You said Yes!


In March 2020, the first positive case of COVID was announced in South Africa and along with it came wedding planning dilemma, couples had unwittingly planned their weddings during what would become a pandemic, in which large indoor gatherings had the strong likelihood of spreading a fatal disease. Many downsized or rescheduled their special day, sometimes for months or even a year later. In the early months of the coronavirus pandemic, no one could imagine that we would still be working from home and wearing masks a year and a half later. Then in August, September and some of November 2020 and again in March, April and some of May 2021 we seemed safe. Yet, with vaccinations rolling out far too slowly and cases and deaths continuing to rise dramatically, it’s hard to know exactly when South Africa or even the whole world will put this pandemic behind us. 

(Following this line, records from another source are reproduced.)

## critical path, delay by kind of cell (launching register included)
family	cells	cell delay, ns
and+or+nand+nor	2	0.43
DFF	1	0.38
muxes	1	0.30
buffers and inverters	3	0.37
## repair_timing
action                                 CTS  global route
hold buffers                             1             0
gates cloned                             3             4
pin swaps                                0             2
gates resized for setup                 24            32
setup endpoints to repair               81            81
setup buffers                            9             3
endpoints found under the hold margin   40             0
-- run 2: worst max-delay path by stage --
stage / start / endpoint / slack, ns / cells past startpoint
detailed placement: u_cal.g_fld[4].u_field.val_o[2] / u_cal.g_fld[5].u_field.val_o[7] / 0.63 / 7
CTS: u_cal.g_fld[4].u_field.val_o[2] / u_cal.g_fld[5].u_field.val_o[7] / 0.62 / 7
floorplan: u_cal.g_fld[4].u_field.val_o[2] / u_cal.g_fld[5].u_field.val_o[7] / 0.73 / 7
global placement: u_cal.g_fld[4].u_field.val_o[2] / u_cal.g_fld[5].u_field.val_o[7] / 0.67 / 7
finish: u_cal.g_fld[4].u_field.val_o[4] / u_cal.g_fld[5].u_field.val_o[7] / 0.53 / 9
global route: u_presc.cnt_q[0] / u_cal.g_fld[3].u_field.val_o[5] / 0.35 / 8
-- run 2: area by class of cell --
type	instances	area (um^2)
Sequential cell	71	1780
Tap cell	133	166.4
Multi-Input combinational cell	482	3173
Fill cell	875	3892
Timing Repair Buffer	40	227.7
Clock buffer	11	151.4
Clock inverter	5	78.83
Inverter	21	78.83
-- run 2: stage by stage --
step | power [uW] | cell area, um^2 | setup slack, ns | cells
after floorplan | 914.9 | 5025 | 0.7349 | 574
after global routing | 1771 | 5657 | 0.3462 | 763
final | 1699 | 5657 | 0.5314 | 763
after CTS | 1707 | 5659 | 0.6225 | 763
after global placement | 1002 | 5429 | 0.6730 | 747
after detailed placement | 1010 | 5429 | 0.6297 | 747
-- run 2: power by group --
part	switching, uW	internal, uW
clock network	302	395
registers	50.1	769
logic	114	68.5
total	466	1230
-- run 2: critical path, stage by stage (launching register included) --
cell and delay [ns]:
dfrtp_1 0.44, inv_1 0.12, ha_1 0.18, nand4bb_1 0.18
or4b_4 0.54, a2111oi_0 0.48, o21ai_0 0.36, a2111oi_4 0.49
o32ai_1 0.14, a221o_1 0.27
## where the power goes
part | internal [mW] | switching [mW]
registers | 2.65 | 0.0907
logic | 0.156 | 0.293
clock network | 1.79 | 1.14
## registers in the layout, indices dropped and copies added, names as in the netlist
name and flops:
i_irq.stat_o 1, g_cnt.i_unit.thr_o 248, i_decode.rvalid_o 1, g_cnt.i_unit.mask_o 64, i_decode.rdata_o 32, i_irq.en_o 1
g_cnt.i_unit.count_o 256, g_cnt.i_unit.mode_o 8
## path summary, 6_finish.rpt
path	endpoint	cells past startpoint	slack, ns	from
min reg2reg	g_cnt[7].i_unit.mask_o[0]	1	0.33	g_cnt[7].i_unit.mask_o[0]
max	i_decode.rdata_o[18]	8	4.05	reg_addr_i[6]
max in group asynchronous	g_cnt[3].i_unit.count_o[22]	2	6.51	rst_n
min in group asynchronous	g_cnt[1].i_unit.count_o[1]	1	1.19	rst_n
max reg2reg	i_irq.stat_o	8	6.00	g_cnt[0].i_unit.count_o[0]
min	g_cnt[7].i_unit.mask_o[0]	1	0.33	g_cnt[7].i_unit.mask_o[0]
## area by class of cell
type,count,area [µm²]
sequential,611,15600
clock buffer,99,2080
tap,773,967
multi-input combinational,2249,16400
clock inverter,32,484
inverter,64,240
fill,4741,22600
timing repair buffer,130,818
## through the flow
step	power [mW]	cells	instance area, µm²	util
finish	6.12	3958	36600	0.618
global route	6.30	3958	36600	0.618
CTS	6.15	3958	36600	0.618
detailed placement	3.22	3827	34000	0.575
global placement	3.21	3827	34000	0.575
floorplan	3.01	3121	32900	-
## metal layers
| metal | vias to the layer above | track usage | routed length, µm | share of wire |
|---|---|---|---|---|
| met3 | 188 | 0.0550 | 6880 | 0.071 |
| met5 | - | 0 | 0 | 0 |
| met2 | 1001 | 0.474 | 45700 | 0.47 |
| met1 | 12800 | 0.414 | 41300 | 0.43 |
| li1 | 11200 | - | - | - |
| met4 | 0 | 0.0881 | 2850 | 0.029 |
### src/rtl/fifo_replay_ctrl.sv
module fifo_replay_ctrl
  import fifo_replay_pkg::*;
#(
  parameter int DEPTH = 512
) (
  input  logic                       clk,
  input  logic                       rst,
  input  logic                       wrReq,
  input  logic                       rdReq,
  input  logic                       replay,
  output fifoStrobes_t               strobes,
  output logic [$clog2(DEPTH)-1:0]   wrAddr,
  output logic [$clog2(DEPTH)-1:0]   rdAddr,
  output logic                       empty,
  output logic                       full,
  output logic                       halfFull
);

  localparam int ADDR_W = $clog2(DEPTH);
  localparam int CNT_W  = ADDR_W + 1;
  localparam logic [CNT_W-1:0]  CNT_FULL = CNT_W'(DEPTH);
  localparam logic [CNT_W-1:0]  CNT_HALF = CNT_W'(DEPTH / 2);
  localparam logic [ADDR_W-1:0] LAST_ADDR = ADDR_W'(DEPTH - 1);

  logic [ADDR_W-1:0] wrPtr, rdPtr;
  logic [CNT_W-1:0]  fillCount;
  logic              acceptWr, acceptRd;

  function automatic logic [ADDR_W-1:0] stepPtr(input logic [ADDR_W-1:0] p);
    return (p == LAST_ADDR) ? '0 : p + 1'b1;
  endfunction

  // Flags come straight from the registered fill level
  always_comb begin
    empty    = (fillCount == '0);
    full     = (fillCount == CNT_FULL);
    halfFull = (fillCount >= CNT_HALF);
  end

  // A request is accepted only when its flag allows it and no replay is pending
  always_comb begin
    acceptWr = wrReq && !full  && !replay;
    acceptRd = rdReq && !empty && !replay;
    strobes.wrEn = acceptWr;
    strobes.rdEn = acceptRd;
  end

  assign wrAddr = wrPtr;
  assign rdAddr = rdPtr;

  always_ff @(posedge clk) begin
    if (rst) begin
      wrPtr     <= '0;
      rdPtr     <= '0;
      fillCount <= '0;
    end else if (replay) begin
      rdPtr     <= '0;
      fillCount <= {1'b0, wrPtr};
    end else begin
      if (acceptWr) wrPtr <= stepPtr(wrPtr);
      if (acceptRd) rdPtr <= stepPtr(rdPtr);
      case ({acceptWr, acceptRd})
        2'b10:   fillCount <= fillCount + 1'b1;
        2'b01:   fillCount <= fillCount - 1'b1;
        default: fillCount <= fillCount;
      endcase
    end
  end

  AST_NO_OVERFLOW: assert property (@(posedge clk) disable iff (rst)
    (full && wrReq && !rdReq && !replay) |=> (full && $stable(wrPtr)));

  AST_NO_UNDERFLOW: assert property (@(posedge clk) disable iff (rst)
    (empty && rdReq && !wrReq && !replay) |=> (empty && $stable(rdPtr)));

  AST_BOTH_TAKE_EFFECT: assert property (@(posedge clk) disable iff (rst)
    (wrReq && rdReq && !replay && !empty && !full)
      |=> ($stable(fillCount) && !$stable(wrPtr) && !$stable(rdPtr)));

  AST_REPLAY_REWIND: assert property (@(posedge clk) disable iff (rst)
    replay |=> (rdPtr == '0));

  AST_FLAGS_CONSISTENT: assert property (@(posedge clk) disable iff (rst)
    !(empty && (full || halfFull)) && (!full || halfFull));

  AST_RESET_STATE: assert property (@(posedge clk) disable iff (rst)
    $fell(rst) |-> (empty && !full && !halfFull));

endmodule

### src/rtl/fifo_replay_store.sv
module fifo_replay_store
  import fifo_replay_pkg::*;
#(
  parameter int DEPTH = 512,
  parameter int WIDTH = 9
) (
  input  logic                     clk,
  input  logic                     rst,
  input  fifoStrobes_t             strobes,
  input  logic [$clog2(DEPTH)-1:0] wrAddr,
  input  logic [$clog2(DEPTH)-1:0] rdAddr,
  input  logic [WIDTH-1:0]         wrData,
  output logic [WIDTH-1:0]         rdData
);

  logic [WIDTH-1:0] mem [DEPTH];

  // The storage array has no reset; only the output register does
  always_ff @(posedge clk) begin
    if (strobes.wrEn) mem[wrAddr] <= wrData;
  end

  always_ff @(posedge clk) begin
    if (rst)               rdData <= '0;
    else if (strobes.rdEn) rdData <= mem[rdAddr];
  end

  AST_RDDATA_HOLD: assert property (@(posedge clk) disable iff (rst)
    !strobes.rdEn |=> $stable(rdData));

endmodule

### src/rtl/fifo_replay.sv
module fifo_replay
  import fifo_replay_pkg::*;
#(
  parameter int DEPTH = 512,
  parameter int WIDTH = 9
) (
  input  logic             clk,
  input  logic             rst,
  input  logic             wrReq,
  input  logic [WIDTH-1:0] wrData,
  input  logic             rdReq,
  input  logic             replay,
  output logic [WIDTH-1:0] rdData,
  output logic             empty,
  output logic             full,
  output logic             halfFull
);

  localparam int ADDR_W = $clog2(DEPTH);

  fifoStrobes_t      strobes;
  logic [ADDR_W-1:0] wrAddr, rdAddr;

  fifo_replay_ctrl #(.DEPTH(DEPTH)) ctrl (
    .clk(clk), .rst(rst), .wrReq(wrReq), .rdReq(rdReq), .replay(replay),
    .strobes(strobes), .wrAddr(wrAddr), .rdAddr(rdAddr),
    .empty(empty), .full(full), .halfFull(halfFull)
  );

  fifo_replay_store #(.DEPTH(DEPTH), .WIDTH(WIDTH)) store (
    .clk(clk), .rst(rst), .strobes(strobes), .wrAddr(wrAddr), .rdAddr(rdAddr),
    .wrData(wrData), .rdData(rdData)
  );

endmodule
[config.mk]
export PLATFORM = sky130hd
export DESIGN_NAME = nand_bus_seq
export DESIGN_NICKNAME = d
export VERILOG_FILES = /design/src/rtl/nbs_pkg.sv /design/src/rtl/nbs_cycle_timer.sv /design/src/rtl/nbs_rb_sync.sv /design/src/rtl/nbs_pin_map.sv /design/src/rtl/nand_bus_seq.sv
export SDC_FILE = /design/constraint.sdc
export NUM_CORES = 1
export LEC_CHECK = 0
export CORE_MARGIN = 2
export CORE_UTILIZATION = 53
export DETAILED_ROUTE_END_ITERATION = 12
export PLACE_DENSITY = 0.85
export SLEW_MARGIN = 20
export SYNTH_ARGS = -nofsm -noshare
export SYNTH_HDL_FRONTEND = slang
export SYNTH_HIERARCHICAL = 1
export SYNTH_SLANG_ARGS = --single-unit
[constraint.sdc]
create_clock -name clk -period 4.3 [get_ports clk]
set_input_delay 0.86 -clock clk [delete_from_list [all_inputs] [get_ports clk]]
set_output_delay 0.86 -clock clk [all_outputs]
set_load 0.01 [all_outputs]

But a virus can’t stop love. Enter phase 2: As new couples get engaged and as rescheduled weddings now face constraints it’s difficult to decide what to do. Should you elope? Should you host a small gathering? Should you wait for everyone to be vaccinated? Is it responsible to go on a honeymoon? Couples are now facing options that look nothing like their Pinterest boards. Vendors, such as venues, DJs, caterers, and florists, have evolved their businesses, too. Today’s contracts almost always include language about cancellations and rescheduling, and sometimes its COVID specific, and rightly so.

Is to read the contracts! This is a reality in life, but it is especially important while planning a wedding during a pandemic. It is imperative to know what the cancellation and rescheduling policy is, when you must make the decision, and whether your deposit will transfer over to the new date. Also ask if there are restrictions on the new date; some vendors let you reschedule only if it’s within a specific time frame.

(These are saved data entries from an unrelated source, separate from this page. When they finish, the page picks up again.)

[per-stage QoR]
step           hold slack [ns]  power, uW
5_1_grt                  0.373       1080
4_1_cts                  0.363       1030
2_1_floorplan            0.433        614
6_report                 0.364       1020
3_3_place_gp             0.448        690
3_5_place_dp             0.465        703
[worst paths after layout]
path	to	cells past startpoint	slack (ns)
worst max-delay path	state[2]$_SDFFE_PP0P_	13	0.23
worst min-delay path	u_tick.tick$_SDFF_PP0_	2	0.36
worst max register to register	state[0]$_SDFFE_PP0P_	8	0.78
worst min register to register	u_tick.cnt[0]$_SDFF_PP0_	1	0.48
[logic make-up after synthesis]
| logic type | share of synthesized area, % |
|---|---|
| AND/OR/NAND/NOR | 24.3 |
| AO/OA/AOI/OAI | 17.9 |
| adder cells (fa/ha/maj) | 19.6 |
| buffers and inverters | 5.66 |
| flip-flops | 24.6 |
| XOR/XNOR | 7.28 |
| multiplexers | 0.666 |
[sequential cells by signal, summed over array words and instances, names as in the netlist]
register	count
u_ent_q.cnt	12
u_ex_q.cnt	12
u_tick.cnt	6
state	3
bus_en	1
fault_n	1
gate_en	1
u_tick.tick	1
--- src/rtl/xlat_store.sv ---
module xlat_store #(
  parameter int ENTRIES = 2,
  parameter int VPN_W   = 19,
  parameter int PPN_W   = 15,
  parameter int IDX_W   = 1
) (
  input  logic                          clk,
  input  logic                          rst,
  input  logic                          flush,
  input  logic                          wr_en,
  input  logic [IDX_W-1:0]              wr_idx,
  input  logic [VPN_W-1:0]              wr_vpn,
  input  logic [PPN_W-1:0]              wr_ppn,
  output logic [ENTRIES-1:0]            valid_q,
  output logic [ENTRIES-1:0][VPN_W-1:0] vpn_q,
  output logic [ENTRIES-1:0][PPN_W-1:0] ppn_q
);

  // valid bits carry the reset; tag and data storage do not
  always_ff @(posedge clk) begin
    if (rst || flush) begin
      valid_q <= '0;
    end else if (wr_en) begin
      valid_q[wr_idx] <= 1'b1;
    end
  end

  always_ff @(posedge clk) begin
    if (wr_en && !flush) begin
      vpn_q[wr_idx] <= wr_vpn;
      ppn_q[wr_idx] <= wr_ppn;
    end
  end

  AST_RESET_EMPTY: assert property (@(posedge clk) rst |=> (valid_q == '0));
  AST_FLUSH_EMPTY: assert property (@(posedge clk) disable iff (rst)
    flush |=> (valid_q == '0));
  AST_FILL_LANDS: assert property (@(posedge clk) disable iff (rst)
    (wr_en && !flush) |=> (valid_q[$past(wr_idx)] && vpn_q[$past(wr_idx)] == $past(wr_vpn)
                           && ppn_q[$past(wr_idx)] == $past(wr_ppn)));

endmodule

--- src/rtl/xlat_cam.sv ---
module xlat_cam #(
  parameter int ENTRIES = 2,
  parameter int VPN_W   = 19,
  parameter int PPN_W   = 15
) (
  input  logic                          clk,
  input  logic                          rst,
  input  logic [ENTRIES-1:0]            valid_q,
  input  logic [ENTRIES-1:0][VPN_W-1:0] vpn_q,
  input  logic [ENTRIES-1:0][PPN_W-1:0] ppn_q,
  input  logic [VPN_W-1:0]              key,
  output logic [ENTRIES-1:0]            match_vec,
  output logic                          any_match,
  output logic [PPN_W-1:0]              ppn_sel
);

  genvar g;
  generate
    for (g = 0; g < ENTRIES; g++) begin : g_cmp
      assign match_vec[g] = valid_q[g] && (vpn_q[g] == key);
    end
  endgenerate

  assign any_match = |match_vec;

  // AND-OR select: correct because at most one lane matches
  always_comb begin
    ppn_sel = '0;
    for (int i = 0; i < ENTRIES; i++) begin
      ppn_sel = ppn_sel | (ppn_q[i] & {PPN_W{match_vec[i]}});
    end
  end

  AST_ONE_MATCH: assert property (@(posedge clk) disable iff (rst)
    $onehot0(match_vec));

endmodule

--- src/rtl/xlat_victim.sv ---
module xlat_victim
  import xlat_pkg::*;
#(
  parameter int ENTRIES = 2,
  parameter int IDX_W   = 1
) (
  input  logic               clk,
  input  logic               rst,
  input  logic               flush,
  input  logic               fill_en,
  input  logic               use_idx,
  input  logic [IDX_W-1:0]   fill_idx,
  input  logic [ENTRIES-1:0] valid_q,
  input  logic [ENTRIES-1:0] probe_vec,
  output logic               wr_en,
  output logic [IDX_W-1:0]   wr_idx,
  output tgt_kind_t          kind
);

  localparam logic [IDX_W-1:0] LAST = IDX_W'(ENTRIES - 1);

  logic [IDX_W-1:0] rr_ptr;
  logic [IDX_W-1:0] same_idx;
  logic [IDX_W-1:0] free_idx;
  logic             any_free;
  logic             named_ok;

  always_comb begin
    same_idx = '0;
    for (int i = 0; i < ENTRIES; i++) begin
      if (probe_vec[i]) same_idx = IDX_W'(i);
    end
  end

  // descending scan leaves the lowest empty slot
  always_comb begin
    free_idx = '0;
    for (int i = ENTRIES - 1; i >= 0; i--) begin
      if (!valid_q[i]) free_idx = IDX_W'(i);
    end
  end

  assign any_free = ~&valid_q;
  assign named_ok = use_idx && (fill_idx <= LAST);

  always_comb begin
    if (|probe_vec) begin
      kind   = TGT_SAME;
      wr_idx = same_idx;
    end else if (named_ok) begin
      kind   = TGT_PICKED;
      wr_idx = fill_idx;
    end else if (any_free) begin
      kind   = TGT_FREE;
      wr_idx = free_idx;
    end else begin
      kind   = TGT_ROBIN;
      wr_idx = rr_ptr;
    end
  end

  assign wr_en = fill_en && !flush;

  always_ff @(posedge clk) begin
    if (rst) begin
      rr_ptr <= '0;
    end else if (wr_en && kind == TGT_ROBIN) begin
      rr_ptr <= (rr_ptr == LAST) ? '0 : rr_ptr + 1'b1;
    end
  end

  AST_FREE_SLOT_EMPTY: assert property (@(posedge clk) disable iff (rst)
    (wr_en && kind == TGT_FREE) |-> !valid_q[wr_idx]);
  AST_ROBIN_ONLY_FULL: assert property (@(posedge clk) disable iff (rst)
    (wr_en && kind == TGT_ROBIN) |-> (&valid_q));
  AST_PTR_IN_RANGE: assert property (@(posedge clk) disable iff (rst)
    rr_ptr <= LAST);
  AST_NAMED_KEEPS_PTR: assert property (@(posedge clk) disable iff (rst)
    (wr_en && kind == TGT_PICKED) |=> $stable(rr_ptr));

endmodule
==> config.mk <==
export PLATFORM = sky130hd
export DESIGN_NAME = alu16_bitops
export DESIGN_NICKNAME = d
export VERILOG_FILES = /design/src/rtl/alu16_pkg.sv /design/src/rtl/alu16_ctrl.sv /design/src/rtl/alu16_dp.sv /design/src/rtl/alu16_bitops.sv
export SDC_FILE = /design/constraint.sdc
export NUM_CORES = 1
export LEC_CHECK = 0
export ABC_AREA = 1
export BUFFER_PORTS_ARGS = -buffer_cell sky130_fd_sc_hd__buf_2
export CELL_PAD_IN_SITES_DETAIL_PLACEMENT = 1
export CELL_PAD_IN_SITES_GLOBAL_PLACEMENT = 2
export CORE_AREA = 4 4 154 156
export DETAILED_ROUTE_END_ITERATION = 8
export DIE_AREA = 0 0 158 160
export MAX_ROUTING_LAYER = met4
export PLACE_DENSITY_LB_ADDON = 0.1
export SYNTH_ARGS = -nofsm -noshare
export SYNTH_HDL_FRONTEND = slang
export SYNTH_SLANG_ARGS = --single-unit
export TNS_END_PERCENT = 100
==> constraint.sdc <==
create_clock -name vclk -period 14.1
set_input_delay 1.41 -clock vclk [all_inputs]
set_output_delay 1.41 -clock vclk [all_outputs]
set_load 0.005 [all_outputs]
==> src/rtl/alu16_pkg.sv <==
package alu16_pkg;

  typedef enum logic [3:0] {
    FN_PASS  = 4'h0,
    FN_AND   = 4'h1,
    FN_OR    = 4'h2,
    FN_XOR   = 4'h3,
    FN_ADD   = 4'h4,
    FN_SUB   = 4'h5,
    FN_MUL   = 4'h6,
    FN_MERGE = 4'h7,
    FN_LT    = 4'h8,
    FN_LE    = 4'h9,
    FN_SHR   = 4'hA,
    FN_SHL   = 4'hB,
    FN_SETB  = 4'hC,
    FN_CLRB  = 4'hD,
    FN_TSTB  = 4'hE,
    FN_GENB  = 4'hF
  } aluFn_t;

  // one-hot result strobes from decode to datapath
  typedef struct packed {
    logic passB;
    logic andOp;
    logic orOp;
    logic xorOp;
    logic addOp;
    logic subOp;
    logic mulOp;
    logic mergeOp;
    logic ltOp;
    logic leOp;
    logic shrOp;
    logic shlOp;
    logic setOp;
    logic clrOp;
    logic tstOp;
    logic genOp;
  } aluStrobes_t;

endpackage

==> src/rtl/alu16_ctrl.sv <==
module alu16_ctrl
  import alu16_pkg::*;
(
  input  logic [3:0]  fn,
  output aluStrobes_t strobes
);

  always_comb begin
    strobes = '0;
    unique case (fn)
      FN_PASS:  strobes.passB   = 1'b1;
      FN_AND:   strobes.andOp   = 1'b1;
      FN_OR:    strobes.orOp    = 1'b1;
      FN_XOR:   strobes.xorOp   = 1'b1;
      FN_ADD:   strobes.addOp   = 1'b1;
      FN_SUB:   strobes.subOp   = 1'b1;
      FN_MUL:   strobes.mulOp   = 1'b1;
      FN_MERGE: strobes.mergeOp = 1'b1;
      FN_LT:    strobes.ltOp    = 1'b1;
      FN_LE:    strobes.leOp    = 1'b1;
      FN_SHR:   strobes.shrOp   = 1'b1;
      FN_SHL:   strobes.shlOp   = 1'b1;
      FN_SETB:  strobes.setOp   = 1'b1;
      FN_CLRB:  strobes.clrOp   = 1'b1;
      FN_TSTB:  strobes.tstOp   = 1'b1;
      FN_GENB:  strobes.genOp   = 1'b1;
      default:  strobes = '0;
    endcase
  end

endmodule

==> src/rtl/alu16_dp.sv <==
module alu16_dp
  import alu16_pkg::*;
#(
  parameter int WIDTH = 16
) (
  input  logic [WIDTH-1:0] a,
  input  logic [WIDTH-1:0] b,
  input  aluStrobes_t      strobes,
  output logic [WIDTH-1:0] result
);

  localparam int HALF = WIDTH / 2;
  localparam int IDXW = $clog2(WIDTH);
  localparam int MSB  = WIDTH - 1;

  logic [WIDTH-1:0] sumOut;
  logic [WIDTH-1:0] diffOut;
  logic [WIDTH-1:0] prodOut;
  logic [WIDTH-1:0] bitMask;
  logic [IDXW-1:0]  bitIdx;
  logic             lessThan;
  logic             isEqual;
  logic [WIDTH-1:0] ltWord;
  logic [WIDTH-1:0] leWord;

  assign sumOut  = a + b;
  // shared subtractor feeds both subtract and the signed compares
  assign diffOut = a + ~b + {{(WIDTH-1){1'b0}}, 1'b1};
  assign prodOut = a * b;

  assign bitIdx  = b[IDXW-1:0];
  assign bitMask = {{(WIDTH-1){1'b0}}, 1'b1} << bitIdx;

  // signs differ: negative operand is smaller; otherwise difference sign decides
  assign lessThan = (a[MSB] ^ b[MSB]) ? a[MSB] : diffOut[MSB];
  assign isEqual  = (a == b);
  assign ltWord   = {{(WIDTH-1){1'b0}}, lessThan};
  assign leWord   = {{(WIDTH-1){1'b0}}, lessThan | isEqual};

  always_comb begin
    result = ({WIDTH{strobes.passB}}   & b)
           | ({WIDTH{strobes.andOp}}   & (a & b))
           | ({WIDTH{strobes.orOp}}    & (a | b))
           | ({WIDTH{strobes.xorOp}}   & (a ^ b))
           | ({WIDTH{strobes.addOp}}   & sumOut)
           | ({WIDTH{strobes.subOp}}   & diffOut)
           | ({WIDTH{strobes.mulOp}}   & prodOut)
           | ({WIDTH{strobes.mergeOp}} & {b[HALF-1:0], a[HALF-1:0]})
           | ({WIDTH{strobes.ltOp}}    & ltWord)
           | ({WIDTH{strobes.leOp}}    & leWord)
           | ({WIDTH{strobes.shrOp}}   & {1'b0, a[MSB:1]})
           | ({WIDTH{strobes.shlOp}}   & {a[MSB-1:0], 1'b0})
           | ({WIDTH{strobes.setOp}}   & (a | bitMask))
           | ({WIDTH{strobes.clrOp}}   & (a & ~bitMask))
           | ({WIDTH{strobes.tstOp}}   & (a & bitMask))
           | ({WIDTH{strobes.genOp}}   & bitMask);
  end

endmodule

==> src/rtl/alu16_bitops.sv <==
module alu16_bitops
  import alu16_pkg::*;
#(
  parameter int WIDTH = 16
) (
  input  logic [WIDTH-1:0] a,
  input  logic [WIDTH-1:0] b,
  input  logic [3:0]       fn,
  output logic [WIDTH-1:0] result
);

  aluStrobes_t strobes;

  alu16_ctrl u_ctrl (
    .fn      (fn),
    .strobes (strobes)
  );

  alu16_dp #(.WIDTH(WIDTH)) u_dp (
    .a       (a),
    .b       (b),
    .strobes (strobes),
    .result  (result)
  );

endmodule

==> run summary <==
Sequential cell area fraction in the yosys report -> 0
RSZ-0062 raised after global routing -> no
Post-detailed-route wirelength per cell -> 21.9 µm
GRT Resource Usage Total -> 0.277
Max-slew violation count -> 0
DP Area -> 8120 µm²
Vias post-DR -> 8343
Count of warnings emitted by yosys -> 0
Top Usage Layer GRT -> met2
Count of input and output buffers -> 52
Area of the multi-input gates -> 6250 µm²
Highest achievable clock rate -> 0.121 GHz
Largest fanout of any net on the critical path -> 27
Number of core rows -> 55
Routed WL -> 34100 µm
Number of fill cells -> 3027
Total placed cells including tap cells -> 1557
I/O pin count -> 52
Gpl congestion -> 0.966
Critical path endpoint category -> output port
Setup Total Neg Slack -> 0 ns
Pin count of the biggest net entering global routing -> 28
Final ANT Viol Nets -> 0
Final cell area excluding filler cells -> 8130 µm²
Setup Fix Bufs, Post-CTS -> 0
Antenna violations before repair -> 2
Post-layout nets -> 1489
GRT met2 Usage -> 0.441
Cell Count, Final, Fillers Out -> 1559
Overflow after GRT -> 0
Clock buffer count in the final layout -> 0
Fraction of final layout cells sized beyond drive strength 1 -> 0.0668
Commonest cells after routing, fill and taps aside -> sky130_fd_sc_hd__nand2_1 (330), sky130_fd_sc_hd__inv_1 (319), sky130_fd_sc_hd__ha_1 (96), sky130_fd_sc_hd__fa_1 (83), sky130_fd_sc_hd__nand3_1 (68)
Sequential cell area -> 0 µm²
Met1 track utilization from global routing -> 0.358
Biggest area consumer among synthesized cells -> sky130_fd_sc_hd__fa_1
Worst min path class -> input pin to output port
Post-CTS Hold Fix Bufs -> 0
DRC violation count after routing -> 0
Pre-antenna DRT Iters -> 5
Worst slew margin relative to its limit -> 0.175
Floorplan core area -> 22400 µm²
Number of standard cells after synthesis -> 1261
Syn nets -> 1476
Setup violations, final -> 0
Via/cell ratio -> 5.35
Status -> complete, no violations
Area contributors post-synth -> sky130_fd_sc_hd__fa_1 (22%), sky130_fd_sc_hd__nand2_1 (16%), sky130_fd_sc_hd__ha_1 (16%), sky130_fd_sc_hd__inv_1 (16%), sky130_fd_sc_hd__nand3_1 (4.4%)
Actual transition at the worst max-transition pin -> 1.23 ns
Chip Width -> 158 µm
Fin crit period -> 8.30 ns
Hold violation total from the final report -> 0
Count of routing violations after the opening detailed-route iteration -> 549
Worst EP required -> 12.69 ns
Post-DP HPWL -> 27200 µm
Sort of element at the start of the critical path -> input pin
Max-cap violation count -> 0
Crit path kind -> input pin to output port
Via count of the first global-routing pass -> 8694
Post-cts resize count -> 0
Mean cell area of the mapped netlist -> 6.10 µm²
Number of library cell types mapped by synthesis -> 47
Layout Area Growth over Synthesis -> 5.64%
Arrival time of data at the critical path endpoint -> 6.89 ns
Starting Density -> 0.344
Global-route wire length before repair -> 52200 µm
Tcrit/Tclk final -> 0.588
Count of flip-flops and latches -> 0
Post-route core utilization -> 0.363
Cell area after technology mapping -> 7690 µm²
Routing usage on met3 -> 0.0477
Area of the die -> 25300 µm²
Most common library cell in the layout ignoring fill and taps -> sky130_fd_sc_hd__nand2_1
Proportion of netlist area held by the largest area contributor -> 0.216
Die height -> 160 µm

Ensure that there is flexibility with what a rescheduled wedding could look like. Can you apply your deposit to any future event? Whether that’s a 12-person brunch or an 80-person dinner. Not being locked into the original plan allows you to do what feels right in the moment. 

Our second bit of advice is to be aware of what communication patterns to expect.  Many wedding vendors, like coordinators, have been hit hard by the pandemic and may be working limited hours. Some are down to 20 hours per week. It’s a good idea to ask all your vendors involved in your planning, what response times you can expect so you limit frustration down the line.

Also, get ready to put that Zoom or Teams experience to work. Most vendors are not taking in person meetings right now. Gather images that you can send to your vendors of what you are aiming at achieving. 

Fall in love with your backup plan. The most popular one by far is to host a small ceremony on the original date you planned and then celebrate with a larger party on the weekend of your first anniversary. There are some perks to a small wedding, and it is fun to focus on those instead of only seeing it as a disappointment. Besides, think about it, you get to wear your beautiful gown again!